“Você não tem medo de escrever?”.
A pergunta surgiu de mansinho, na voz doce e fininha da menina de cerca de nove
anos de idade, mas atingiu com a força de um direto desferido contra o queixo
do escritor (no caso, eu), até então confortavelmente sentado à sua mesa de
autógrafos, distribuindo sorrisos e recebendo tapinhas nas costas pela nova obra
literária. Minha guarda estava baixa e quase fui a nocaute. Jamais, em todas as
entrevistas que havia concedido à imprensa, em todas as palestras a que
comparecera, jamais, em momento algum, a desconcertante pergunta me havia sido
feita. Pego de surpresa e atônito, enquanto garranchava a dedicatória no
exemplar da mãe de Madalena (o nome da pequena inquisidora, soube depois),
respondi um “não” titubeante, envelopado em um nada convincente sorriso
amarelo, encenando um ar que deveria conter um misto de surpresa (que havia)

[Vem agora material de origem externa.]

`src/rtl/cbt_pkg.sv`:
```
`default_nettype none
// ----------------------------------------------------------------------------
// cbt_pkg
// Shared sizes, command and result codes, and types for the callback timer
// table.
// ----------------------------------------------------------------------------
package cbt_pkg;

   localparam int SLOTS      = 16;
   localparam int LEVELS     = 4;
   localparam int SLOT_IDX_W = (SLOTS > 1) ? $clog2(SLOTS) : 1;
   localparam int CTX_IDX_W  = $clog2(LEVELS + 1);

   localparam int CMD_W  = 3;
   localparam int ID_W   = 8;
   localparam int TIME_W = 32;
   localparam int CTX_W  = 3;

   localparam logic [CMD_W-1:0] CMD_TICK        = 3'd0;
   localparam logic [CMD_W-1:0] CMD_REGISTER    = 3'd1;
   localparam logic [CMD_W-1:0] CMD_CHANGE      = 3'd2;
   localparam logic [CMD_W-1:0] CMD_SET_DELAY   = 3'd3;
   localparam logic [CMD_W-1:0] CMD_SET_TIMEOUT = 3'd4;
   localparam logic [CMD_W-1:0] CMD_QUERY       = 3'd5;

   localparam logic [1:0] KIND_FIRED  = 2'd0;
   localparam logic [1:0] KIND_STATUS = 2'd1;
   localparam logic [1:0] KIND_QUERY  = 2'd2;

   localparam logic [1:0] STAT_OK   = 2'd0;
   localparam logic [1:0] STAT_FULL = 2'd1;
   localparam logic [1:0] STAT_BUSY = 2'd2;

   typedef struct packed {
      logic [ID_W-1:0]          id;
      logic signed [TIME_W-1:0] count;
   } slot_type;

   typedef struct packed {
      logic              tick;
      logic              set_delay;
      logic              set_timeout;
      logic [CTX_W-1:0]  ctx;
      logic [TIME_W-1:0] value;
   } cnt_req_type;

   typedef struct packed {
      logic delay_pending;
      logic timeout_expired;
      logic thread_busy;
   } cnt_rsp_type;

endpackage
`default_nettype wire

```
`src/rtl/cbt_counters.sv`:
```
`default_nettype none
// ----------------------------------------------------------------------------
// cbt_counters
// Delay and timeout counters for thread context and each ISR level, with
// tick decrement, loads and a query view of one context.
// ----------------------------------------------------------------------------
module cbt_counters
   import cbt_pkg::*;
(
   input  wire logic        clock,
   input  wire logic        reset,
   input  wire cnt_req_type req,
   output cnt_rsp_type      rsp
);

   // entry 0 is thread context, entry n is ISR level n-1
   logic [TIME_W-1:0] delay_ff   [0:LEVELS];
   logic [TIME_W-1:0] delay_in   [0:LEVELS];
   logic [TIME_W-1:0] timeout_ff [0:LEVELS];
   logic [TIME_W-1:0] timeout_in [0:LEVELS];

   logic [7:0]           ctx_w;
   logic                 ctx_ok;
   logic [CTX_IDX_W-1:0] sel;

   assign ctx_w  = 8'(req.ctx);
   assign ctx_ok = ctx_w <= 8'(LEVELS);
   assign sel    = ctx_ok ? ctx_w[CTX_IDX_W-1:0] : '0;

   always_comb begin
      for (int i = 0; i <= LEVELS; i++) begin
         delay_in[i]   = delay_ff[i];
         timeout_in[i] = timeout_ff[i];
         if (req.tick) begin
            if (delay_ff[i] != '0) delay_in[i] = delay_ff[i] - TIME_W'(1);
            if (timeout_ff[i] != '0) timeout_in[i] = timeout_ff[i] - TIME_W'(1);
         end
         // thread delay loads only when it has run out
         if (req.set_delay && ctx_ok && sel == CTX_IDX_W'(i)
             && !(i == 0 && delay_ff[0] != '0)) begin
            delay_in[i] = req.value;
         end
         if (req.set_timeout && ctx_ok && sel == CTX_IDX_W'(i)) begin
            timeout_in[i] = req.value;
         end
      end
   end

   always_ff @(posedge clock) begin
      if (reset) begin
         for (int i = 0; i <= LEVELS; i++) begin
            delay_ff[i]   <= '0;
            timeout_ff[i] <= '0;
         end
      end else begin
         for (int i = 0; i <= LEVELS; i++) begin
            delay_ff[i]   <= delay_in[i];
            timeout_ff[i] <= timeout_in[i];
         end
      end
   end

   assign rsp.delay_pending   = ctx_ok && (delay_ff[sel] != '0);
   assign rsp.timeout_expired = !ctx_ok || (timeout_ff[sel] == '0);
   assign rsp.thread_busy     = delay_ff[0] != '0;

endmodule
`default_nettype wire

```
`src/rtl/callback_timer_table_top.sv`:
```
`default_nettype none
// ----------------------------------------------------------------------------
// callback_timer_table_top
// Table of timed callback slots with delay and timeout counters per context.
// ----------------------------------------------------------------------------
// A request is taken when start is high and busy is low. Set delay, set
// timeout, query and unused commands finish in the cycle they are taken and
// answer in the next cycle, so a new request may follow at once. Tick, register
// and change walk the slot memory through its single read port, one slot a
// cycle, and hold busy through the walk: a read of each slot, its registered
// read data, and a flush state that closes the walk. A tick reports every
// slot that reaches zero in slot order; the walk holds back each fired slot
// until the next one or the end of the walk is seen, so the final report
// carries last. Register and change write their slot at the end of the walk.
// Results stand on the rsp_ ports for exactly one cycle, marked by rsp_valid;
// the receiver cannot stall them. The slot memory needs no clearing pass: a
// valid bit per slot, cleared by reset, makes an unwritten slot read as empty.
// ----------------------------------------------------------------------------
module callback_timer_table_top
   import cbt_pkg::*;
(
   input  wire logic                     clock,
   input  wire logic                     reset,
   input  wire logic                     start,
   output logic                          busy,
   input  wire logic [CMD_W-1:0]         req_command,
   input  wire logic [ID_W-1:0]          req_callback_id,
   input  wire logic signed [TIME_W-1:0] req_time_ms,
   input  wire logic [CTX_W-1:0]         req_context_req,
   output logic                          rsp_valid,
   output logic [1:0]                    rsp_result_kind,
   output logic [ID_W-1:0]               rsp_fired_id,
   output logic [1:0]                    rsp_status,
   output logic                          rsp_delay_pending,
   output logic                          rsp_timeout_expired,
   output logic                          rsp_last
);

   localparam logic [1:0] ST_IDLE  = 2'd0;
   localparam logic [1:0] ST_WALK  = 2'd1;
   localparam logic [1:0] ST_FLUSH = 2'd2;

   localparam logic [SLOT_IDX_W-1:0] LAST_SLOT = SLOT_IDX_W'(SLOTS - 1);

   // slot memory and its valid bits
   slot_type   slot_mem [SLOTS];
   logic [SLOTS-1:0] valid_ff;
   slot_type   rd_data_ff;
   logic       rd_vld_ff;
   logic       wr_en;
   logic [SLOT_IDX_W-1:0] wr_idx;
   slot_type   wr_data;

   // control
   logic [1:0] state_ff, state_in;
   logic [CMD_W-1:0] cmd_ff, cmd_in;
   logic [ID_W-1:0]  id_ff, id_in;
   logic signed [TIME_W-1:0] time_ff, time_in;
   logic [SLOT_IDX_W-1:0] rd_idx_ff, rd_idx_in;
   logic       iss_ff, iss_in;
   logic       pipe_vld_ff, pipe_vld_in;
   logic [SLOT_IDX_W-1:0] pipe_idx_ff, pipe_idx_in;
   logic       match_vld_ff, match_vld_in;
   logic [SLOT_IDX_W-1:0] match_idx_ff, match_idx_in;
   logic       free_vld_ff, free_vld_in;
   logic [SLOT_IDX_W-1:0] free_idx_ff, free_idx_in;
   logic       pend_vld_ff, pend_vld_in;
   logic [ID_W-1:0] pend_id_ff, pend_id_in;

   // result register
   logic       rsp_valid_ff, rsp_valid_in;
   logic [1:0] rsp_kind_ff, rsp_kind_in;
   logic [ID_W-1:0] rsp_id_ff, rsp_id_in;
   logic [1:0] rsp_status_ff, rsp_status_in;
   logic       rsp_dp_ff, rsp_dp_in;
   logic       rsp_te_ff, rsp_te_in;
   logic       rsp_last_ff, rsp_last_in;

   cnt_req_type cnt_req;
   cnt_rsp_type cnt_rsp;
   slot_type    cur;
   logic        accept;
   logic        cur_pos;

   cbt_counters u_counters (
      .clock (clock),
      .reset (reset),
      .req   (cnt_req),
      .rsp   (cnt_rsp)
   );

   assign busy    = state_ff != ST_IDLE;
   assign accept  = start && !busy;
   // an unwritten slot reads as empty
   assign cur     = rd_vld_ff ? rd_data_ff : '0;
   assign cur_pos = !cur.count[TIME_W-1] && (cur.count != '0);

   always_comb begin
      state_in     = state_ff;
      cmd_in       = cmd_ff;
      id_in        = id_ff;
      time_in      = time_ff;
      rd_idx_in    = rd_idx_ff;
      iss_in       = iss_ff;
      pipe_vld_in  = 1'b0;
      pipe_idx_in  = pipe_idx_ff;
      match_vld_in = match_vld_ff;
      match_idx_in = match_idx_ff;
      free_vld_in  = free_vld_ff;
      free_idx_in  = free_idx_ff;
      pend_vld_in  = pend_vld_ff;
      pend_id_in   = pend_id_ff;

      rsp_valid_in  = 1'b0;
      rsp_kind_in   = KIND_STATUS;
      rsp_id_in     = '0;
      rsp_status_in = STAT_OK;
      rsp_dp_in     = 1'b0;
      rsp_te_in     = 1'b0;
      rsp_last_in   = 1'b0;

      wr_en   = 1'b0;
      wr_idx  = pipe_idx_ff;
      wr_data = '0;

      cnt_req.tick        = 1'b0;
      cnt_req.set_delay   = 1'b0;
      cnt_req.set_timeout = 1'b0;
      cnt_req.ctx         = req_context_req;
      cnt_req.value       = req_time_ms;

      case (state_ff)
         ST_IDLE: begin
            if (accept) begin
               cmd_in  = req_command;
               id_in   = req_callback_id;
               time_in = req_time_ms;
               case (req_command)
                  CMD_TICK, CMD_REGISTER, CMD_CHANGE: begin
                     // a tick steps the counters now; slots follow in the walk
                     cnt_req.tick = req_command == CMD_TICK;
                     state_in     = ST_WALK;
                     rd_idx_in    = '0;
                     iss_in       = 1'b1;
                     match_vld_in = 1'b0;
                     free_vld_in  = 1'b0;
                     pend_vld_in  = 1'b0;
                  end
                  CMD_SET_DELAY: begin
                     cnt_req.set_delay = 1'b1;
                     rsp_valid_in  = 1'b1;
                     rsp_last_in   = 1'b1;
                     rsp_status_in = (req_context_req == '0 && cnt_rsp.thread_busy)
                                     ? STAT_BUSY : STAT_OK;
                  end
                  CMD_SET_TIMEOUT: begin
                     cnt_req.set_timeout = 1'b1;
                     rsp_valid_in = 1'b1;
                     rsp_last_in  = 1'b1;
                  end
                  CMD_QUERY: begin
                     rsp_valid_in = 1'b1;
                     rsp_last_in  = 1'b1;
                     rsp_kind_in  = KIND_QUERY;
                     rsp_dp_in    = cnt_rsp.delay_pending;
                     rsp_te_in    = cnt_rsp.timeout_expired;
                  end
                  default: begin
                     rsp_valid_in = 1'b1;
                     rsp_last_in  = 1'b1;
                  end
               endcase
            end
         end

         ST_WALK: begin
            // issue side: advance the read address one slot a cycle
            if (iss_ff) begin
               pipe_vld_in = 1'b1;
               pipe_idx_in = rd_idx_ff;
               if (rd_idx_ff == LAST_SLOT) iss_in = 1'b0;
               else rd_idx_in = rd_idx_ff + SLOT_IDX_W'(1);
            end
            // process side: slot read in the previous cycle
            if (pipe_vld_ff) begin
               if (cmd_ff == CMD_TICK) begin
                  if (cur_pos) begin
                     wr_en         = 1'b1;
                     wr_data.id    = cur.id;
                     wr_data.count = cur.count - 32'sd1;
                     if (cur.count == 32'sd1) begin
                        // release the held report, hold this one
                        if (pend_vld_ff) begin
                           rsp_valid_in = 1'b1;
                           rsp_kind_in  = KIND_FIRED;
                           rsp_id_in    = pend_id_ff;
                        end
                        pend_vld_in = 1'b1;
                        pend_id_in  = cur.id;
                     end
                  end
               end else begin
                  if (cmd_ff == CMD_CHANGE && !match_vld_ff && cur.id == id_ff) begin
                     match_vld_in = 1'b1;
                     match_idx_in = pipe_idx_ff;
                  end
                  if (!free_vld_ff && cur.count == '0) begin
                     free_vld_in = 1'b1;
                     free_idx_in = pipe_idx_ff;
                  end
               end
               if (pipe_idx_ff == LAST_SLOT) state_in = ST_FLUSH;
            end
         end

         ST_FLUSH: begin
            state_in = ST_IDLE;
            if (cmd_ff == CMD_TICK) begin
               if (pend_vld_ff) begin
                  rsp_valid_in = 1'b1;
                  rsp_kind_in  = KIND_FIRED;
                  rsp_id_in    = pend_id_ff;
                  rsp_last_in  = 1'b1;
               end
               pend_vld_in = 1'b0;
            end else begin
               rsp_valid_in  = 1'b1;
               rsp_last_in   = 1'b1;
               wr_data.id    = id_ff;
               wr_data.count = time_ff;
               if (match_vld_ff) begin
                  wr_en  = 1'b1;
                  wr_idx = match_idx_ff;
               end else if (free_vld_ff) begin
                  wr_en  = 1'b1;
                  wr_idx = free_idx_ff;
               end else begin
                  rsp_status_in = STAT_FULL;
               end
            end
         end

         default: begin
            state_in = ST_IDLE;
         end
      endcase
   end

   // slot memory: one write, one registered read per cycle
   always_ff @(posedge clock) begin
      if (wr_en) slot_mem[wr_idx] <= wr_data;
      rd_data_ff <= slot_mem[rd_idx_ff];
   end

   always_ff @(posedge clock) begin
      if (reset) begin
         valid_ff  <= '0;
         rd_vld_ff <= 1'b0;
      end else begin
         rd_vld_ff <= valid_ff[rd_idx_ff];
         if (wr_en) valid_ff[wr_idx] <= 1'b1;
      end
   end

   always_ff @(posedge clock) begin
      if (reset) begin
         state_ff     <= ST_IDLE;
         iss_ff       <= 1'b0;
         pipe_vld_ff  <= 1'b0;
         match_vld_ff <= 1'b0;
         free_vld_ff  <= 1'b0;
         pend_vld_ff  <= 1'b0;
         rsp_valid_ff <= 1'b0;
      end else begin
         state_ff     <= state_in;
         iss_ff       <= iss_in;
         pipe_vld_ff  <= pipe_vld_in;
         match_vld_ff <= match_vld_in;
         free_vld_ff  <= free_vld_in;
         pend_vld_ff  <= pend_vld_in;
         rsp_valid_ff <= rsp_valid_in;
      end
   end

   always_ff @(posedge clock) begin
      cmd_ff        <= cmd_in;
      id_ff         <= id_in;
      time_ff       <= time_in;
      rd_idx_ff     <= rd_idx_in;
      pipe_idx_ff   <= pipe_idx_in;
      match_idx_ff  <= match_idx_in;
      free_idx_ff   <= free_idx_in;
      pend_id_ff    <= pend_id_in;
      rsp_kind_ff   <= rsp_kind_in;
      rsp_id_ff     <= rsp_id_in;
      rsp_status_ff <= rsp_status_in;
      rsp_dp_ff     <= rsp_dp_in;
      rsp_te_ff     <= rsp_te_in;
      rsp_last_ff   <= rsp_last_in;
   end

   assign rsp_valid           = rsp_valid_ff;
   assign rsp_result_kind     = rsp_kind_ff;
   assign rsp_fired_id        = rsp_id_ff;
   assign rsp_status          = rsp_status_ff;
   assign rsp_delay_pending   = rsp_dp_ff;
   assign rsp_timeout_expired = rsp_te_ff;
   assign rsp_last            = rsp_last_ff;

endmodule
`default_nettype wire

```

com certeza (que não havia). Mas eu mentia.
Se não mentia, pelo menos, havia
deixado escapar a chance de falar a verdade para a menina de enormes olhos
indagantes, uma vez que a pergunta fora sincera, e perguntas sinceras exigem a
rima das respostas sinceras, sob o risco de ficarem órfãs. E a verdade era que
jamais pensara a respeito. Aquilo não podia ficar assim e descobri em seguida que
Madalena pensava o mesmo, pois a inocência infantil não inibia seu pleno
exercício da sensibilidade e da intuição, esses aplicativos humanos que parecem
já vir baixados nas almas de algumas pessoas desde o berço. Assim que a fila
dos autógrafos se dissipou e o autor (ainda eu) foi socializar entre os
presentes, Madalena se aproximou de novo, agora trazendo pela mão a irmã um pouco
mais velha, Maria Kaliandra. Ao ver-me, regolpeou a boxeadora pergunta: “Mas
você não tem MESMO medo de escrever? Sim, porque eu tenho medo. Tenho MUITO
medo de escrever”, e ela confessava esse seu inusitado (para mim) terror exalando
verdade pelos poros.
A irmã corroborou a frase da
pequena Madalena: “É verdade, ela tem mesmo muito medo de escrever. Ela sabe,
mas treme de medo”. Tentei apaziguá-la, dizendo que esse medo certamente seria
dominado e domesticado com o passar do tempo, se ela fosse escrevendo coisas de
que gostasse, e aos pouquinhos. Aparentemente, consegui oferecer algum alívio
com o evocar de meu psicologuês de araque e Madalena se afastou, pensativa.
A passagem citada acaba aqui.